*** Supplied records Section Begins ***
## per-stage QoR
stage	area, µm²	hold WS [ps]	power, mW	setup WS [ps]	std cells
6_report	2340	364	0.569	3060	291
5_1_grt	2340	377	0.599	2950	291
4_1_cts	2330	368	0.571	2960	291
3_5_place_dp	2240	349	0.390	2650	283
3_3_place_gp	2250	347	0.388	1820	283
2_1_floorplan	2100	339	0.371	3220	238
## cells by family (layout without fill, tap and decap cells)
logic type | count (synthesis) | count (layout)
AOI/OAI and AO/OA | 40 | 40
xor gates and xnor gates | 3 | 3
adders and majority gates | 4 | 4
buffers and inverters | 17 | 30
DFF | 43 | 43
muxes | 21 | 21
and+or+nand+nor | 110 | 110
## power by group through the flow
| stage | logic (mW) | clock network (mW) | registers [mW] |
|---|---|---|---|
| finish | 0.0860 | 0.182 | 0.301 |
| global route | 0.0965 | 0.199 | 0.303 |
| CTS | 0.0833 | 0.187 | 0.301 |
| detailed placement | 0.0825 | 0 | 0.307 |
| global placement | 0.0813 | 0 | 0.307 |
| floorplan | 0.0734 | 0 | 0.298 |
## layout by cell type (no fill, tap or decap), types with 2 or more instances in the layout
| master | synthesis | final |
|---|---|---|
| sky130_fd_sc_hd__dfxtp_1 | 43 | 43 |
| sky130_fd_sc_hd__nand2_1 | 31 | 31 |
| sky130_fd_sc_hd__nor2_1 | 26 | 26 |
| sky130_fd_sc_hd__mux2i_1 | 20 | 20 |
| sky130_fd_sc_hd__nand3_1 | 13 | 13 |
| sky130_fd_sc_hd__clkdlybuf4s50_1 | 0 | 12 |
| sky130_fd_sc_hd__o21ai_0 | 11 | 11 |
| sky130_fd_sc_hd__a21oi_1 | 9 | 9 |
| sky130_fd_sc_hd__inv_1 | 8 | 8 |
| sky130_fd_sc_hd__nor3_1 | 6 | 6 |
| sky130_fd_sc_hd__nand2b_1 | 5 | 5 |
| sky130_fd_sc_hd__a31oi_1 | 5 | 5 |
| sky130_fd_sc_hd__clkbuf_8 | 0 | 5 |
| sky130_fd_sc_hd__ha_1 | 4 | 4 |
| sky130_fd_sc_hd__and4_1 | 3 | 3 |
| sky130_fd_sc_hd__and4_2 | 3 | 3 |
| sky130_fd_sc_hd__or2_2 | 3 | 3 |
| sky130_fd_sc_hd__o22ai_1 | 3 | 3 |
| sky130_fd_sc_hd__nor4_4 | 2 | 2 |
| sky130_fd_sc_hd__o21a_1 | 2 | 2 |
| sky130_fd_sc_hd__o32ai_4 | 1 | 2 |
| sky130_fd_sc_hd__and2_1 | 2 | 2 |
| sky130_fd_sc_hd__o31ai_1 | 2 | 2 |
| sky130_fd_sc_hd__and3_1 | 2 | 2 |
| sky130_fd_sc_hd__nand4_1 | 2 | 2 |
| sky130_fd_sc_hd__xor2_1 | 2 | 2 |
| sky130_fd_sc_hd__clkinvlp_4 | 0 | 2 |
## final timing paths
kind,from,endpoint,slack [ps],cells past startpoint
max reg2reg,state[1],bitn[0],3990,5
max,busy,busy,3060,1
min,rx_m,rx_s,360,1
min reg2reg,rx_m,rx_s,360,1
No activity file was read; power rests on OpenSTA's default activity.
*** Supplied records Section Ends ***
■ **Task requirements**:
Which lines run from the one containing "sky130_fd_sc_hd__inv_1 | 8 | 8 |" to the end of the records? Transcribe exactly those, both ends included.

■ **Output**:
| sky130_fd_sc_hd__inv_1 | 8 | 8 |
| sky130_fd_sc_hd__nor3_1 | 6 | 6 |
| sky130_fd_sc_hd__nand2b_1 | 5 | 5 |
| sky130_fd_sc_hd__a31oi_1 | 5 | 5 |
| sky130_fd_sc_hd__clkbuf_8 | 0 | 5 |
| sky130_fd_sc_hd__ha_1 | 4 | 4 |
| sky130_fd_sc_hd__and4_1 | 3 | 3 |
| sky130_fd_sc_hd__and4_2 | 3 | 3 |
| sky130_fd_sc_hd__or2_2 | 3 | 3 |
| sky130_fd_sc_hd__o22ai_1 | 3 | 3 |
| sky130_fd_sc_hd__nor4_4 | 2 | 2 |
| sky130_fd_sc_hd__o21a_1 | 2 | 2 |
| sky130_fd_sc_hd__o32ai_4 | 1 | 2 |
| sky130_fd_sc_hd__and2_1 | 2 | 2 |
| sky130_fd_sc_hd__o31ai_1 | 2 | 2 |
| sky130_fd_sc_hd__and3_1 | 2 | 2 |
| sky130_fd_sc_hd__nand4_1 | 2 | 2 |
| sky130_fd_sc_hd__xor2_1 | 2 | 2 |
| sky130_fd_sc_hd__clkinvlp_4 | 0 | 2 |
## final timing paths
kind,from,endpoint,slack [ps],cells past startpoint
max reg2reg,state[1],bitn[0],3990,5
max,busy,busy,3060,1
min,rx_m,rx_s,360,1
min reg2reg,rx_m,rx_s,360,1
No activity file was read; power rests on OpenSTA's default activity.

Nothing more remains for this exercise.